▶ ACTION ITEM: Beginning with the line below that contains "-- sequential cells" and ending with the line that contains "2820 | 0.0286 |", copy every line exactly. Copy nothing else.

▶ Dataset entries:
::::
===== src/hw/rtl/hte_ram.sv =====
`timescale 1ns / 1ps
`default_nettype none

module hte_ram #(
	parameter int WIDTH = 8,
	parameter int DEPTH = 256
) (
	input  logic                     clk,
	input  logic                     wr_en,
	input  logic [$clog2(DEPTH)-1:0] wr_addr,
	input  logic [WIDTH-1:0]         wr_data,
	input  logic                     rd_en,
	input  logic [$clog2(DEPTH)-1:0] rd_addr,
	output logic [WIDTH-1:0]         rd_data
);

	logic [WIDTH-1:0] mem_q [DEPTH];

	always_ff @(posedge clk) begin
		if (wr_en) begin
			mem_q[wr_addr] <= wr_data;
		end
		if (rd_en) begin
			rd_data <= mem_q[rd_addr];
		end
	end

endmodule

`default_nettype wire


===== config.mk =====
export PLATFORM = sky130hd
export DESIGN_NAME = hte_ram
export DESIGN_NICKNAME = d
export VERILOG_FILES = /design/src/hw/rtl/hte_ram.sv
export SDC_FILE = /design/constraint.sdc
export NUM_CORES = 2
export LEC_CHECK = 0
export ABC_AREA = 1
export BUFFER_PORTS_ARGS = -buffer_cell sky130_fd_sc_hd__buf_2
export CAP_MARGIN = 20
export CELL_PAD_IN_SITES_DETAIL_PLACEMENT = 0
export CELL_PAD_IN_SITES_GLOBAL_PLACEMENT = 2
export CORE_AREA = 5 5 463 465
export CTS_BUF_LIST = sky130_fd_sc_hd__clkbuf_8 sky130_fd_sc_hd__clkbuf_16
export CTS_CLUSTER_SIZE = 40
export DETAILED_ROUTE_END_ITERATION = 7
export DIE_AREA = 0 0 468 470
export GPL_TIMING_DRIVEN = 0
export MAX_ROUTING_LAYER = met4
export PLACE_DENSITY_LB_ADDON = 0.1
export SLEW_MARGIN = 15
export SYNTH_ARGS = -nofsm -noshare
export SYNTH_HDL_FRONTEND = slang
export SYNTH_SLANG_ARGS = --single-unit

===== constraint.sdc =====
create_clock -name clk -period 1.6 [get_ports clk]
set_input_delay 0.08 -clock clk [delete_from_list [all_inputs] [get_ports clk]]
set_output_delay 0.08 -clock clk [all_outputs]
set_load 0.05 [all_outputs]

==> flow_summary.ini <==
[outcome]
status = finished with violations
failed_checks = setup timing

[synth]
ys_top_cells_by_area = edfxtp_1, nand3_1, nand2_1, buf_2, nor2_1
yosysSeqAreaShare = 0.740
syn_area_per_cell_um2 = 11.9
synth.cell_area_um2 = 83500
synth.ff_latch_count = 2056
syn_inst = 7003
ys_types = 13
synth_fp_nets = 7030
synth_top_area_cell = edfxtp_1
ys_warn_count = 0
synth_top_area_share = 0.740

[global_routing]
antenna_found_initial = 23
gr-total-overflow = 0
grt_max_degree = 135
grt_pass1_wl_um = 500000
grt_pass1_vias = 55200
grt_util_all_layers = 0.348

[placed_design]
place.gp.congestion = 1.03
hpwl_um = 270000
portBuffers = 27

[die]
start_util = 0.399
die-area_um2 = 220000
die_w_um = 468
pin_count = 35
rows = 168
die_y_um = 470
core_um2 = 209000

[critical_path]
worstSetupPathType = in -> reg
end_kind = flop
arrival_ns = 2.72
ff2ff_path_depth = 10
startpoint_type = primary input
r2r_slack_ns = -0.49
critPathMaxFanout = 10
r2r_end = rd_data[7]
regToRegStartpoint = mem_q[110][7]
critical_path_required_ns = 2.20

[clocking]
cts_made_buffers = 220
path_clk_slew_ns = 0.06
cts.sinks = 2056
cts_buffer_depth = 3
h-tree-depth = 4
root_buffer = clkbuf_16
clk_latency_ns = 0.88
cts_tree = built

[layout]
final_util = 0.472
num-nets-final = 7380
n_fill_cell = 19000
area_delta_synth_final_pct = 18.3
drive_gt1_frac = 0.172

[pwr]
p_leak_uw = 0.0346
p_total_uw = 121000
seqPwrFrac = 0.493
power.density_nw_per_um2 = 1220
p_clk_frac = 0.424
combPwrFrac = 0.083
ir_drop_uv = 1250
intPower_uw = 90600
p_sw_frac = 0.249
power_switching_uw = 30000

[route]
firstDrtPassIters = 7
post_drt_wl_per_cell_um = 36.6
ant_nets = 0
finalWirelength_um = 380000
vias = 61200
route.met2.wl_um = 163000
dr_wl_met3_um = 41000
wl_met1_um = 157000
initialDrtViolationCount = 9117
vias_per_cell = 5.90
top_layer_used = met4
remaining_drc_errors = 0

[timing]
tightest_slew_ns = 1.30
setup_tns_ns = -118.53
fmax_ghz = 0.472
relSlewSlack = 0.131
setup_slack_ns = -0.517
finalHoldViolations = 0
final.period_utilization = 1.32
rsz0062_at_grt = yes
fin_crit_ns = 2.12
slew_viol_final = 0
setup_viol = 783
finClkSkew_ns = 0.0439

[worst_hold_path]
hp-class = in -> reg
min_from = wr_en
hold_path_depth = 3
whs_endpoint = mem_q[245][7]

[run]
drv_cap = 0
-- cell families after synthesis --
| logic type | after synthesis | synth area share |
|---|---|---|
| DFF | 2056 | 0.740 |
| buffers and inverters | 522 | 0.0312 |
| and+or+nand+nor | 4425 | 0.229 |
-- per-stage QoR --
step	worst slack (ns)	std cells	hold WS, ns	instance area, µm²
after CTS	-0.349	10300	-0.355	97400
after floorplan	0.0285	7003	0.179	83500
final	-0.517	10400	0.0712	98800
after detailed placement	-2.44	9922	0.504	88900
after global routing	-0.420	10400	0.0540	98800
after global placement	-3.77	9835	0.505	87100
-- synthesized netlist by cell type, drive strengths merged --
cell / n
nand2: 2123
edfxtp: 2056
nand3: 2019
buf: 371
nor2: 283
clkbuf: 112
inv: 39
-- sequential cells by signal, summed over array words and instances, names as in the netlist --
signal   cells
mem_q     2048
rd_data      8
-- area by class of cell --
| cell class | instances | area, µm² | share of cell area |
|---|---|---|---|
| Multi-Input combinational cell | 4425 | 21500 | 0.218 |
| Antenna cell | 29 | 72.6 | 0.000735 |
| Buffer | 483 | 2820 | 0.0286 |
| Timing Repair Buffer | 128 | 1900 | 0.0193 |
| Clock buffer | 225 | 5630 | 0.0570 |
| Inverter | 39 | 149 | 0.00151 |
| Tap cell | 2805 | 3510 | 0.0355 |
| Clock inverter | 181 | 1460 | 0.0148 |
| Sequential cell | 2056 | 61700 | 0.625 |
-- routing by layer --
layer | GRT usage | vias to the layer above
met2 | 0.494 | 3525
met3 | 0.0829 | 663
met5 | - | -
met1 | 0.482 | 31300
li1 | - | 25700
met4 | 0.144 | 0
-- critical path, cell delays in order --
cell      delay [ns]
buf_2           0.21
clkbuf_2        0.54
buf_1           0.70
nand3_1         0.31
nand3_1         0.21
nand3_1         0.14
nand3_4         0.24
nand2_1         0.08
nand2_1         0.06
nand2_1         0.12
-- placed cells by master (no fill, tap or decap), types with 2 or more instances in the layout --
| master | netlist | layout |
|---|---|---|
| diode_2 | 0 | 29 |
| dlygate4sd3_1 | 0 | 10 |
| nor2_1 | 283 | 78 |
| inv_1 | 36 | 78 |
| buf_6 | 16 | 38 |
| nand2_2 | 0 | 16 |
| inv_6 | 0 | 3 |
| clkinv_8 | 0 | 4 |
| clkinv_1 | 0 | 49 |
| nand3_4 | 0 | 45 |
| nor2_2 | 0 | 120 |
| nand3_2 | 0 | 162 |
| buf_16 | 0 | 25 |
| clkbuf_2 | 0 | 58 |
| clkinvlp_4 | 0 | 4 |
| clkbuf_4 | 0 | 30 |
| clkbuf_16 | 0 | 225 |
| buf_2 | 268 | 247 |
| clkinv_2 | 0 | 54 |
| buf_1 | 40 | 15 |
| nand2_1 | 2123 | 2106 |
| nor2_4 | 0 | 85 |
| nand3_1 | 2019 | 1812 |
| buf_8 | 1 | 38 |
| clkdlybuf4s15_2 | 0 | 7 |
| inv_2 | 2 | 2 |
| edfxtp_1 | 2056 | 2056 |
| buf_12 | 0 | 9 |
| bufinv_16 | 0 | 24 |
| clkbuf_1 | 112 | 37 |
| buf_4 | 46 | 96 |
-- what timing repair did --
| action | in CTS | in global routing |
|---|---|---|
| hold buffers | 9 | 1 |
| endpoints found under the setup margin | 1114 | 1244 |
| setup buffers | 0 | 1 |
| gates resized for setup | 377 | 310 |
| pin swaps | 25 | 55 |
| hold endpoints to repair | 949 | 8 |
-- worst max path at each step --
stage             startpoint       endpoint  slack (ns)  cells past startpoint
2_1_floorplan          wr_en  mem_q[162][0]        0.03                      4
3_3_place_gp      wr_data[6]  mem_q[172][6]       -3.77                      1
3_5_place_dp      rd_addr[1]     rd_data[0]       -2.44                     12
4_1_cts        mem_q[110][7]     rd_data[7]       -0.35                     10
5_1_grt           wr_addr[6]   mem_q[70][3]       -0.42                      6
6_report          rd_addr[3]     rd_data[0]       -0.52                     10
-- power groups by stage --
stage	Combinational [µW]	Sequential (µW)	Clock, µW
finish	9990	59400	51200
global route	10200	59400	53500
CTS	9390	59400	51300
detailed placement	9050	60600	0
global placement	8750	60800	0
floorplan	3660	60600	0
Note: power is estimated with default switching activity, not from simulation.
::::
▶ REPLY:
-- sequential cells by signal, summed over array words and instances, names as in the netlist --
signal   cells
mem_q     2048
rd_data      8
-- area by class of cell --
| cell class | instances | area, µm² | share of cell area |
|---|---|---|---|
| Multi-Input combinational cell | 4425 | 21500 | 0.218 |
| Antenna cell | 29 | 72.6 | 0.000735 |
| Buffer | 483 | 2820 | 0.0286 |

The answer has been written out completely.